### REQUIRED ACTION
In the data that follows, find the line with "past startpoint |"; transcribe it, every later line up to the one with "CTS | u_rd_ctrl.rd_ptr_gray[1]", and that line as well, exactly and with no others.
[[ INFORMATION GIVEN open ]]
==> design/flow/design.v <==
module reg_file (
    input logic clk,
    input logic rf_en,             
    input logic [4:0] rs1,         
    input logic [4:0] rs2,         
    input logic [4:0] rd,          
    input logic [31:0] wdata,      
    output logic [31:0] rdata1,   
    output logic [31:0] rdata2     
);
    logic  [31:0] reg_mem [32];
    always_comb
    begin
        rdata1 = (rs1 == 5'b0) ? 32'b0 : reg_mem[rs1];
        rdata2 = (rs2 == 5'b0) ? 32'b0 : reg_mem[rs2];    
    end
    always_ff @(posedge clk)
    begin
        if (rf_en && rd != 0) 
        begin
            reg_mem[rd] <= wdata;
        end
    end
endmodule
==> design/flow/run.sh <==
#!/bin/bash
# OpenROAD 26Q1-2900-gdf79404cd8, Yosys 0.63+post, stock flow scripts
make -C /OpenROAD-flow-scripts/flow DESIGN_CONFIG=/design/flow/config.mk WORK_HOME=/design/flow/orfs finish
==> design/flow/config.mk <==
export PLATFORM = sky130hd
export DESIGN_NAME = reg_file
export DESIGN_NICKNAME = reg_file
export VERILOG_FILES = /design/flow/design.v
export SDC_FILE = /design/flow/constraint.sdc
export NUM_CORES = 4
export LEC_CHECK = 1
export CORE_UTILIZATION = 30
==> design/flow/constraint.sdc <==
current_design reg_file

set clk_period 9.8
set clk_io_pct 0.2

create_clock -name clk0 -period $clk_period [get_ports {clk}]

set non_clock_inputs [all_inputs -no_clocks]
set_input_delay [expr $clk_period * $clk_io_pct] -clock clk0 $non_clock_inputs
set_output_delay [expr $clk_period * $clk_io_pct] -clock clk0 [all_outputs]
### flow/run.sh
#!/bin/bash
# OpenROAD 26Q1-2900-gdf79404cd8, Yosys 0.63+post, stock flow scripts
make -C /OpenROAD-flow-scripts/flow DESIGN_CONFIG=/design/flow/config.mk WORK_HOME=/design/flow/orfs finish
### flow/constraint.sdc
current_design zPWM

set clk_period 3.5
set clk_io_pct 0.2

create_clock -name clk0 -period $clk_period [get_ports {clk}]

set non_clock_inputs [all_inputs -no_clocks]
set_input_delay [expr $clk_period * $clk_io_pct] -clock clk0 $non_clock_inputs
set_output_delay [expr $clk_period * $clk_io_pct] -clock clk0 [all_outputs]
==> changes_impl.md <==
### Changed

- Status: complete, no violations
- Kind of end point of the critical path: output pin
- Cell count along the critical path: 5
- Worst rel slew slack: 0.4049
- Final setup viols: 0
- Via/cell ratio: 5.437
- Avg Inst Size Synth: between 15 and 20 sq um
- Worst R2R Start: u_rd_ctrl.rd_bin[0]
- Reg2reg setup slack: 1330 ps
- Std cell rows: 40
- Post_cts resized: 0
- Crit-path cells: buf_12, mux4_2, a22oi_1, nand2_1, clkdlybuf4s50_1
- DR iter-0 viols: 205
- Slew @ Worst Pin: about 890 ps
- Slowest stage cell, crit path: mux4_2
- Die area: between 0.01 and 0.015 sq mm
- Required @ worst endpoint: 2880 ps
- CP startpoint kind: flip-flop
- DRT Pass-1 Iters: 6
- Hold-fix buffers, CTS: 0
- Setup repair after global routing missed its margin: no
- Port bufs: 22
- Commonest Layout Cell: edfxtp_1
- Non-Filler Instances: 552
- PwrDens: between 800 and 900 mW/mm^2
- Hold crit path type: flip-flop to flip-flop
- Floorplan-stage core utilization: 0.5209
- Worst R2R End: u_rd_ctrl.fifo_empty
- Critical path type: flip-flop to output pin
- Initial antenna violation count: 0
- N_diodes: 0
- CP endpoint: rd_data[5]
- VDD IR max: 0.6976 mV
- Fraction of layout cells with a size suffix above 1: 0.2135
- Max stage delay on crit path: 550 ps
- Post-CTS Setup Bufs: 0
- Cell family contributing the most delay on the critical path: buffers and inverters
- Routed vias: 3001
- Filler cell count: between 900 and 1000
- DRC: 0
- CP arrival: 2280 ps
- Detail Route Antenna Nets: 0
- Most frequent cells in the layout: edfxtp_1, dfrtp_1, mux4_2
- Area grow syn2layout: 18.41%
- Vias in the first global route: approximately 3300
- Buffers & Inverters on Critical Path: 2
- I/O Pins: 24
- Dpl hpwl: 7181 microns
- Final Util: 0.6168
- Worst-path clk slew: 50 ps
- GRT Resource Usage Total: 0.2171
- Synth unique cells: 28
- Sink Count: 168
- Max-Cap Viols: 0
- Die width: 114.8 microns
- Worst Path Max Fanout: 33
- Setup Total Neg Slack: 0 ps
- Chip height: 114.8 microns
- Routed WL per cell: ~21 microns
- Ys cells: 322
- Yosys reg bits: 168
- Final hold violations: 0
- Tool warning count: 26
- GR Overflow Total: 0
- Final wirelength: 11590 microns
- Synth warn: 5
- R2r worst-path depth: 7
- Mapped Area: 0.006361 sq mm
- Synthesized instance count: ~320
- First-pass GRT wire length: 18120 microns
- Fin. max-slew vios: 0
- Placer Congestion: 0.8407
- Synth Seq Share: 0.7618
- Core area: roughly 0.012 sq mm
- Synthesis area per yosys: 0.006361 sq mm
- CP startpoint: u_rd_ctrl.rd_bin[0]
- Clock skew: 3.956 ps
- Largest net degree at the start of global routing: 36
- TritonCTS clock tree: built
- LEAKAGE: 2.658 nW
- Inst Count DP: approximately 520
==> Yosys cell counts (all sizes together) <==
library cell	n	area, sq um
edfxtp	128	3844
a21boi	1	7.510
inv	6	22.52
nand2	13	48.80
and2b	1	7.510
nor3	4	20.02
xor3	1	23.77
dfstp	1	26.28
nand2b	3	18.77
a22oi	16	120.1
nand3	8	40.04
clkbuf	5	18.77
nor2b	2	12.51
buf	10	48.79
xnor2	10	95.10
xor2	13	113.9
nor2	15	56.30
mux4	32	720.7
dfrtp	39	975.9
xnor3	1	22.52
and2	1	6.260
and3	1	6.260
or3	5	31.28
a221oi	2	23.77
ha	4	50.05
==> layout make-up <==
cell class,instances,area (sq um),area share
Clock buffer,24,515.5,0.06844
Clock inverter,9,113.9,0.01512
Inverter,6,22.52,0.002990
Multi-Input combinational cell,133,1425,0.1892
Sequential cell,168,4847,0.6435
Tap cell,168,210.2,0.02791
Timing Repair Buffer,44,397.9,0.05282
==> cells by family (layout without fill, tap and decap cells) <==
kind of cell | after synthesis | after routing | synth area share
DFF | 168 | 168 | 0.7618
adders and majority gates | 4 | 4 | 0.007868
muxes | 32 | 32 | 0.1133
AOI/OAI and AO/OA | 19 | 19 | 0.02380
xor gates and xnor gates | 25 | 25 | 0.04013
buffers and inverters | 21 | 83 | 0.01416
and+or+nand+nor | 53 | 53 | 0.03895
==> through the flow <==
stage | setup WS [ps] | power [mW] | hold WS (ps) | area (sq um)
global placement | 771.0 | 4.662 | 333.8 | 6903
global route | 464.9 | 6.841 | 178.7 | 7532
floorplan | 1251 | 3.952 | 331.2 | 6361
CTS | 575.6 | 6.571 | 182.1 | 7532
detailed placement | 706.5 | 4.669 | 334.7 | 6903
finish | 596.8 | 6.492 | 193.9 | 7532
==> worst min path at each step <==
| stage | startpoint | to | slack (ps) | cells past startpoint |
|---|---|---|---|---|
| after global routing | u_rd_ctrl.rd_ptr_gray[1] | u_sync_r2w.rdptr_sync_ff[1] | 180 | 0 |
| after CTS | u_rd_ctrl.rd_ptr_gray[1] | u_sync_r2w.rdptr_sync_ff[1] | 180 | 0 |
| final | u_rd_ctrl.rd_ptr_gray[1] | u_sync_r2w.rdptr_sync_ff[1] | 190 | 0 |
===== flow/design.v =====
module Eight2one #(parameter N = 8)
(
	input [N-1:0]A,B,  
	output [N-1:0] Y,  
	input S				 
);
	assign Y=(S==0) ? A:B;
endmodule
module EightBitSIGNEDDivider (
	input [15:0] Dividend,
	input [7:0] Divisor,
	output [7:0] Quotient,
	output [7:0] Remainder,
	input CLOCK,
	input START,
	output DONE
);
	wire [8:0] alu_out;
	wire alu_cy;
	wire [8:0] mux_out;
	wire [8:0] mux_in;	
	wire [8:0] R_out;
	wire [7:0] Q_out;
	wire [7:0] D_out;
	wire Rload;
	wire Qload;
	wire Dload;	
	wire Rshift;
	wire Qshift;
	wire AddSub;
	wire Qbit;
	wire [15:0] DividendSIGNED;
	assign Remainder = R_out[7:0];
	assign mux_in = {1'b0, Dividend[15:8]};
	assign Quotient = Q_out;
	logic DividendReg, DivisorReg;
	always @(posedge CLOCK) 
		 if (Dividend[15] == 1) begin DividendSIGNED<=(Dividend^1)+1; DividendReg=1;end  
		 else if (Divisor[7]==1) begin DivisorSIGNED<=(Divisor^1)+1; DivisorReg=1;end
		 else begin DivisorSIGNED<=Divisor; DividendSIGNED<=Dividend; end
	always @(posedge CLOCK) 
		if(DividendReg^DivisorReg==1) begin Q_out<=(Q_out^1)+1; R_out[7:0]<=(R_out[7:0]^1)+1;	end  
	Eight2one #(9) Mux1 (alu_out, mux_in, mux_out, Qload);
	shiftreg #(9) Rreg (mux_out, R_out, CLOCK, Rload, Rshift, Q_out[7]);
	shiftreg #(8) Qreg (DividendSIGNED[7:0], Q_out, CLOCK, Qload, Qshift, Qbit);
	shiftreg #(8) Dreg (DivisorSIGNED, D_out, CLOCK, Dload, 1'b0, 1'b0);
	alu #(8) AdSb (R_out, D_out, alu_out, AddSub);
	dividerController DivCtrl (CLOCK, START, alu_out[8], AddSub, Dload, Rload, Qload, Rshift, Qshift, DONE, Qbit);
endmodule
module alu #(parameter N = 8) (
input [N:0] A,  
input [N-1:0] B,  
output [N:0] Result,  
input Sel  
);
assign Result = (Sel == 0) ? (A + B) : (A - B);
endmodule
module dividerController (
	input Clock,  
	input Start,  
	input Rsign,  
	output AddSub,  
	output Dload,  
	output Rload,  
	output Qload,  
	output Rshift,  
	output Qshift,  
	output DONE,  
	output Qbit
);
	parameter Inits = 4'h0;
	parameter Adds = 4'h1;
	parameter Subs1 = 4'h2;
	parameter Subs = 4'h3;
	parameter Shifts1 = 4'h4;
	parameter Shifts2 = 4'h5;
	parameter Shifts3 = 4'h6;
	parameter Shifts4 = 4'h7;
	parameter Restore = 4'h8;
	parameter Ends = 4'h9;
	reg [3:0] State;
	reg [2:0] Count;
	assign Rload = ((State == Inits) || (State == Subs1) || (State == Subs) || (State == Adds) || (State == Restore)) ? 1'b1 : 1'b0;
	assign Dload = (State == Inits) ? 1'b1 : 1'b0;
	assign Qload = (State == Inits) ? 1'b1 : 1'b0;
	assign AddSub = ((State == Adds) || (State == Restore)) ? 1'b0 : 1'b1;
	assign Rshift = ((State == Shifts1) || (State == Shifts2)) ? 1'b1 : 1'b0;
	assign Qshift = ((State == Shifts1) || (State == Shifts2) || (State == Shifts3) || (State == Shifts4)) ? 1'b1 : 1'b0;
	assign Qbit = ((State == Shifts1) || (State == Shifts3)) ? 1'b0 : 1'b1;
	assign DONE = (State == Ends) ? 1'b1 : 1'b0;
	initial State = Inits;
	always @(posedge Clock)
	begin
		if (State == Inits)
			Count = 0;
		else if ((State == Shifts1) || (State == Shifts2))
			begin
				if (Count == 7)
					Count = 0;
				else
					Count = Count + 1;
			end
	end
	always @(posedge Clock) begin
		case (State)
			Ends: if (Start == 1'b1) State = Inits; else State = Ends;
			Inits: State = Subs1;
			Subs1: if (Rsign == 1'b1) State = Shifts1; else State = Shifts2;
			Subs: if (Count == 0) 
						begin 
							if (Rsign == 1'b0) State = Shifts4; 
							else State = Restore;end
					else if (Rsign == 1'b1) State = Shifts1;
					else State = Shifts2;
			Adds: if (Count == 0) 
						begin 	
							if (Rsign == 1'b0) State = Shifts4; 	
							else State = Restore; end
					 else if (Rsign == 1'b1) State = Shifts1; 	
					 else State = Shifts2;
			Shifts1: State = Adds;
			Shifts2: State = Subs;
			Shifts3: State = Ends;
			Shifts4: State = Ends;
			Restore: State = Shifts3;
		endcase
	end
endmodule
module shiftreg #(parameter N = 8) (
input [N-1:0] D,  
output reg [N-1:0] Q,  
input CLK,  
input LD,  
input SH,  
input SerIn  
);
always @(posedge CLK)
begin
if (LD == 1'b1)
Q = D;  
else if (SH == 1'b1)
Q = {Q[N-2:0], SerIn};  
else
Q = Q;  
end
endmodule

===== flow/run.sh =====
#!/bin/bash
# OpenROAD 26Q1-2900-gdf79404cd8, Yosys 0.63+post, stock flow scripts
make -C /OpenROAD-flow-scripts/flow DESIGN_CONFIG=/design/flow/config.mk WORK_HOME=/design/flow/orfs finish

===== flow/config.mk =====
export PLATFORM = sky130hd
export DESIGN_NAME = EightBitSIGNEDDivider
export DESIGN_NICKNAME = EightBitSIGNEDDivider
export VERILOG_FILES = /design/flow/design.v
export SDC_FILE = /design/flow/constraint.sdc
export NUM_CORES = 4
export LEC_CHECK = 1
export CORE_AREA = 10 10 70 70
export DIE_AREA = 0 0 80 80

===== flow/constraint.sdc =====
current_design EightBitSIGNEDDivider

set clk_period 2.4
set clk_io_pct 0.2

create_clock -name clk0 -period $clk_period [get_ports {CLOCK}]

set non_clock_inputs [all_inputs -no_clocks]
set_input_delay [expr $clk_period * $clk_io_pct] -clock clk0 $non_clock_inputs
set_output_delay [expr $clk_period * $clk_io_pct] -clock clk0 [all_outputs]

==> results.yml <==
# yosys + openroad results
critical_path:
  crit_required_ps: 1920
  reg2reg_depth: 1
  critPathBufInv: 1
  rr_startpoint: "DivCtrl.State[2]"
  start_kind: "flip-flop"
  critical_path_class: "reg2out"
  crit_chain: "nand2_1 -> nor3_1 -> clkdlybuf4s50_1"
  slowest_delay_ps: 500
  reg2reg_to: "DivCtrl.State[2]"
  r2r_slack_ps: 1080
  critPathMaxFanout: 9
  crit_slowest_cell: "edfxtp_1"
  critical-path-top-delay-family: "flip-flops"
  cp.arrival_ps: 1430
  end_kind: "primary output"
synthesis:
  synth_seq_share_pct: 35.2
  syn-instance-count: 36
  yosysTopAreaCellShare_pct: 37.4
  syn_avg_cell_area_sq_um: 9.49
  yosysUniqueCellTypes: 15
  ys_ff: 4
  topCellsByArea: "buf_4 37%, edfxtp_1 35%, nor3_1 4.4%"
  netlist_area_sq_um: 342
  synth_area_leader_cell: "buf_4"
  ys_cells: 36
  yosysWarnings: 44
  yosys-stat-area_sq_um: 342
finish:
  final_area_sq_um: 370
  synthToLayoutAreaGrowth_pct: 8.42
  lay_top_cells: "16 x conb_1, 4 x edfxtp_1, 3 x nor3_1, 3 x clkbuf_4, 2 x clkdlybuf4s50_1"
  drive_above_1_share_pct: 12.8
  largest_reg_flops: 4
  lay_top_count: "conb_1"
  fill_cells: 402
clock_network:
  cts_root_buffer: "clkbuf_4"
  cts_hold_buf: 0
  cts_made_buffers: 3
  clk_pin_slew_ps: 40
  cts_resized: 0
  post_cts_buffers: 0
  cts.sinks: 4
  cts_tree: "built"
  clock.latency.late_pin_ps: 230
  cts_buffer_depth: 2
  htreeDepth: 1
flow_run:
  maxCapViolations: 0
  warnings: 49
worst_hold_path:
  hold_depth: 1
  hold_path_class: "reg2reg"
  worstHoldEndpoint: "DivCtrl.State[1]"
  hold_start: "DivCtrl.State[1]"
drt:
  num_vias: 189
  via_per_inst: 2.22
  wl_per_cell_um: 6.42
  drtIter0Drc: 3
  antenna_cells: 0
  antenna_left: 0
  routed_wl_um: 546
  dr.pass1.iters: 4
  drc: 0
sta:
  tns_ps: 0
  final-setup-viol-count: 0
  fin_crit_sh_pct: 79.5
  clock_skew_ps: 3.51
  layout_min_cycle_time_ps: 1910
  fmax_mhz: 524
  drv_slew: 0
  rsz0062_at_grt: "no"
  slew_headroom_pct: 66.0
  worst_pin_slew_ps: 505
  hold_viol: 0
floorplan:
  rows: 21
  core_sq_um: 3420
  io-pin-count: 43
  die_area_sq_um: 6400
  die_y_um: 80
  fp_util_pct: 10.0
  die_x_um: 80
place:
  place_area_sq_um: 348
  port_buffers: 2
  dp_hpwl_um: 472
  place.gp.congestion: 0.760
pwr:
  power_density_nw_per_um2: 430
  clkPwrFrac_pct: 50.0
  p_leak_nw: 0.136
  seqPwrFrac_pct: 47.8
  p_sw_uw: 26.0
  swShare_pct: 16.3
  ir_worst_vdd_mv: 0.0882
  p_comb_share_pct: 2.2
  p_int_uw: 133
outcome:
  status: "finished clean"
grt:
  grt_pass1_wl_um: 917
  grt_antenna_before_repair: 0
  grt_pass1_vias: 207
  grt_overflow: 0
  grtUsageTotal_pct: 1.65
  grt_start_max_net_pins: 10
[kinds of logic after synthesis]
family	share of synthesized area (%)
flip-flops	35.2
AND-OR/OR-AND	14.6
AND/OR/NAND/NOR	10.6
other	1.10
buffers and inverters	38.5
[Yosys cell counts (all sizes together)]
cell type   n
conb        1
buf        17
or2         1
o21ai       2
a2bb2oi     1
nor3        3
nand3b      1
inv         1
a21oi       1
a221oi      1
nor2        1
nand2       1
o21a        1
edfxtp      4
[power groups by stage]
stage	sequential [mW]	combinational (mW)	clock [mW]
CTS	0.0761	0.00441	0.0844
global route	0.0760	0.00484	0.0907
finish	0.0762	0.00345	0.0797
[layout make-up]
class	count	area (sq um)	area share, %
Inverter	1	3.75	1.01
Timing Repair Buffer	2	20.0	5.41
Sequential cell	4	120	32.4
Multi-Input combinational cell	29	146	39.5
Clock buffer	3	22.5	6.08
Tap cell	46	57.6	15.5
[per-stage QoR]
| step | utilization, % | power (mW) | std cells | setup WS, ps | hold WS (ps) |
|---|---|---|---|---|---|
| after global routing | 10.8 | 0.172 | 85 | 416 | 729 |
| after CTS | 10.8 | 0.165 | 85 | 476 | 685 |
| after floorplan | - | 0.0956 | 51 | 1190 | 605 |
| final | 10.8 | 0.159 | 85 | 492 | 677 |
| after detailed placement | 10.2 | 0.0815 | 82 | 721 | 682 |
| after global placement | 10.2 | 0.0821 | 82 | 732 | 644 |
[metal layers]
metal  global-route usage, %  part of all wire, %  vias to the layer above
li1                        -                    -                       98
met4                   0.880                    0                        0
met1                    1.95                   38                       81
met2                    2.73                   58                       10
met5                       0                    0                        -
met3                   0.341                  4.4                        0
[how the worst max path moves through the flow]
| stage | depth (start not counted) | end | from |
|---|---|---|---|
| final | 3 | DONE | DivCtrl.State[3] |
| after global routing | 3 | DONE | DivCtrl.State[3] |
| after CTS | 3 | DONE | DivCtrl.State[3] |
Power and IR drop assume default switching activity.
module four2one #(parameter N = 4)
(
input A,B,  
input [N-1:0] D0,D1,D2,D3,  
output logic [N-1:0] Y  
);
always_comb  
case ({B,A})  
2'b00: Y = D0;
2'b01: Y = D1;
2'b10: Y = D2;
2'b11: Y = D3;
endcase
endmodule
module shiftreg #(parameter N = 8) (
input [N-1:0] D,  
output reg [N-1:0] Q,  
input CLK,  
input LD,  
input SH,  
input SerIn  
);
always @(posedge CLK)
begin
if (LD == 1'b1)
Q = D;  
else if (SH == 1'b1)
Q = {Q[N-2:0], SerIn};  
else
Q = Q;  
end
endmodule
### design/flow/run.sh
#!/bin/bash
# OpenROAD 26Q1-2900-gdf79404cd8, Yosys 0.63+post, stock flow scripts
make -C /OpenROAD-flow-scripts/flow DESIGN_CONFIG=/design/flow/config.mk WORK_HOME=/design/flow/orfs finish
File: /design/flow/constraint.sdc
current_design alu_32

set clk_period 17.4
set clk_io_pct 0.2

create_clock -name clk0 -period $clk_period

set non_clock_inputs [all_inputs -no_clocks]
set_input_delay [expr $clk_period * $clk_io_pct] -clock clk0 $non_clock_inputs
set_output_delay [expr $clk_period * $clk_io_pct] -clock clk0 [all_outputs]
File: /design/flow/design.v
`default_nettype none
module alu_32(cout, out, op, in0, in1);
    parameter N = 32;
    output reg cout;
    output reg [N-1:0] out;
    input [2:0] op;
    input [N-1:0] in0, in1;
    always @(op or in0 or in1)
    begin
        if(op[2:1] == 0)  
            {cout, out} = in0 + in1;
        else if(op[2:1] == 1)  
            {cout, out} = in0 - in1;
        else if(op == 4)
            {cout, out} = in0 & in1;
        else if(op == 5)
            {cout, out} = in0 | in1;
        else if(op == 6)
            {cout, out} = in0 ^ in1;
        else
            {cout, out} = ~(in0 | in1);
    end
endmodule
module test_alu_32();
    reg [31:0] in0, in1;
    wire [31:0] out;
    reg [2:0] op;
    wire cout;
    alu_32 myalu(cout, out, op, in0, in1);
    initial
    begin
        $monitor(, $time, ": a=%h, b=%h, op=%b, out=%h, cout=%b",
            in0, in1, op, out, cout);
        in0 = 32'h0f00000f;
        in1 = 32'h0234567a;
        op = 2'b00;
        #10
        op = 2'b01;
        #10
        op = 2'b10;
        #10
        op = 2'b11;
        #10
        in0 = 32'h0f00000f;
        in1 = 32'hf234567a;
        op = 2'b10;
        #10
        op = 2'b11;
        #10
        in0 = 32'hff00000f;
        in1 = 32'h0234567a;
        op = 2'b10;
        #10
        op = 2'b11;
        #10
        in0 = 32'hff00000f;
        in1 = 32'hf234567a;
        op = 2'b10;
        #10
        op = 2'b11;
    end
endmodule
File: /design/flow/config.mk
export PLATFORM = sky130hd
export DESIGN_NAME = alu_32
export DESIGN_NICKNAME = alu_32
export VERILOG_FILES = /design/flow/design.v
export SDC_FILE = /design/flow/constraint.sdc
export NUM_CORES = 4
export LEC_CHECK = 1
export CORE_UTILIZATION = 50
File: /design/flow/run.sh
#!/bin/bash
# OpenROAD 26Q1-2900-gdf79404cd8, Yosys 0.63+post, stock flow scripts
make -C /OpenROAD-flow-scripts/flow DESIGN_CONFIG=/design/flow/config.mk WORK_HOME=/design/flow/orfs finish
==> deck_impl_summary.md <==
Flow Results at a Glance

Status
  • Status: complete, no violations

STA
  • Setup WS post-layout: 6.71 ns
  • Slew @ Worst Pin: 0.782 ns
  • Setup TNS: 0 ns
  • Relative max-transition margin: 47.9%
  • Fmax: 93.5 MHz
  • Hold WS: 7.95 ns
  • Final Setup Violations: 0
  • Final Critical Period: 10.69 ns
  • Slew Viols, Final: 0
  • Hold Violations, Final: 0
  • RSZ-0062 raised after global routing: no
  • Final Cycle Share: 61.5%

Global routing
  • Tot GR Track Use: 28.6%
  • Vias in the first global route: 5587
  • Antenna violations before repair: 0
  • First-pass GRT wire length: 26.4 mm
  • Pin count of the biggest net entering global routing: 74
  • Grt total ovfl: 0

Pwr
  • Tot Pwr: 0.208 mW
  • LEAKAGE: 2.87 nW
  • Switching share of power: 52.9%
  • Pwr Density: 33.1 nW/µm²
  • Clk pwr share: 0%
  • P_int: 0.0981 mW
  • Comb power frac: 100.0%
  • Seq pwr share: 0%
  • Psw: 0.110 mW
  • Peak VDD IR: 16.0 µV

Route
  • ANT cells: 0
  • Routed wire per std cell: 15.0 µm
  • DRC: 0
  • DRT Pass-1 Iters: 5
  • Detailed Route Iter0 Violations: 372
  • Drt total wl: 15.5 mm
  • Final antenna-violating net count: 0
  • Vias: 6023
  • Via-to-Cell Ratio: 5.84

Clock tree
  • Hold buffer count at cts: 0
  • Post-cts sizing count: 0
  • Setup bufs post-CTS: 0

Critical path
  • CP max stage cell: clkdlybuf4s50_1
  • Critical-path maximum fanout: 9
  • CP Cell Sequence: clkdlybuf4s50_1 -> inv_1 -> ha_1 -> a21oi_1 -> o31ai_1 -> a21oi_1 -> a21boi_0 -> o21ai_0 -> a2111oi_0 -> o22ai_1 -> xnor2_1 -> o21ai_0 -> clkdlybuf4s50_1
  • CP arrival: 7.21 ns
  • Setup Crit Path Kind: in -> out
  • CP endpoint kind: output pin
  • Crit path DRT: 13.92 ns
  • CP Buf/Inv Count: 3
  • Crit start category: primary input
  • Crit path max-delay family: AND-OR/OR-AND gates
  • Critical Path Max Stage Delay: 0.52 ns

Min path
  • Worst min path class: in -> out

Synthesis
  • Area leader, netlist: ha_1
  • YS chip area: 5310 µm²
  • Mapped Cells: 842
  • Post-synth top area share: 22.6%
  • Ys cells: 842
  • Top cells by area: ha_1, o21ai_0, a21oi_1
  • Synthesized area per cell: 6.31 µm²
  • Syn. warnings: 1
  • Synthesized area: 5310 µm²
  • Post-synthesis cell type count: 71
  • Synth Seq Share: 0%

Placed design
  • Post-DP Area: 6300 µm²
  • # port buffers: 100
  • Placed cell count: 1031
  • Post-DP HPWL: 12.1 mm
  • Placer Congestion: 0.978
  • Post-place setup slack: 6.75 ns

Cells and area
  • Register area: 0 µm²
  • Most used logic cell in the final layout: o21ai_0
  • Final Cell Area: 6300 µm²
  • Utilization after layout: 61.0%
  • Most numerous logic cells after layout: o21ai_0, inv_1, clkdlybuf4s50_1
  • CLK BUF: 0
  • Number of sequential cells: 0
  • Final Instance Count excl. Fillers: 1031
  • Area grow syn2layout: 18.6%
  • Layout cells sized above 1: 2.35%

Floorplanning
  • Die span in y: 105 µm
  • Fp_density: 51.4%
  • Core Rows: 37
  • Chip Area: 11000 µm²
  • DIE WIDTH: 105 µm
  • # IOs: 100
  • Core ar.: 10300 µm²

Job
  • OpenROAD warnings: 97
  • Max Cap Viol: 0
==> final cells by class <==
cell class	instances	area [µm²]
Multi-Input combinational cell	687	4720
Tap cell	136	170
Timing Repair Buffer	104	1020
Fill cell	953	4030
Inverter	104	390
==> routing by layer <==
layer / vias to the layer above / wire length [µm] / global-route usage (%)
li1: 3085 / - / -
met1: 2733 / 7620 / 42.6
met2: 189 / 7000 / 46.8
met3: 16 / 740 / 0.953
met4: 0 / 126 / 3.82
met5: - / 0 / 0
==> power by group through the flow <==
stage / clock (mW) / sequential (mW) / combinational [mW]
final: 0 / 0 / 0.208
after global routing: 0 / 0 / 0.233
after CTS: 0 / 0 / 0.207
==> cells in the mapped netlist, drive strengths merged (7+ instances only) <==
cell type	number
a211o	8
a211oi	7
a21o	15
a21oi	85
a31oi	16
buf	11
clkbuf	40
ha	96
inv	102
mux2i	10
nand2	70
nand3	15
nor2	66
nor2b	12
nor3	17
o211ai	12
o21a	7
o21ai	103
o21bai	13
o31ai	13
xnor2	25
==> cells by family (layout without fill, tap and decap cells) <==
group                      count (synthesis)  after routing  synth area share [%]
AOI/OAI and AO/OA                        324            324                  38.3
xor gates and xnor gates                  26             26                  4.29
adders and majority gates                 98             98                  23.4
buffers and inverters                    155            208                  11.1
muxes                                     13             13                  2.73
and+or+nand+nor                          226            226                  20.2
==> tightest hold or removal path: stages <==
cell and delay, ns:
buf_2 0.25, a31oi_1 0.25, a31oi_1 0.10, clkdlybuf4s50_1 0.39
==> path summary, 6_finish.rpt <==
kind / to / from / cells past startpoint / slack, ns
max: out[26] / in0[8] / 13 / 6.71
min: out[28] / op[0] / 4 / 7.95
Power is estimated from default activity; no workload was simulated.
[[ INFORMATION GIVEN closed ]]
### SOLUTION BELOW
| stage | startpoint | to | slack (ps) | cells past startpoint |
|---|---|---|---|---|
| after global routing | u_rd_ctrl.rd_ptr_gray[1] | u_sync_r2w.rdptr_sync_ff[1] | 180 | 0 |
| after CTS | u_rd_ctrl.rd_ptr_gray[1] | u_sync_r2w.rdptr_sync_ff[1] | 180 | 0 |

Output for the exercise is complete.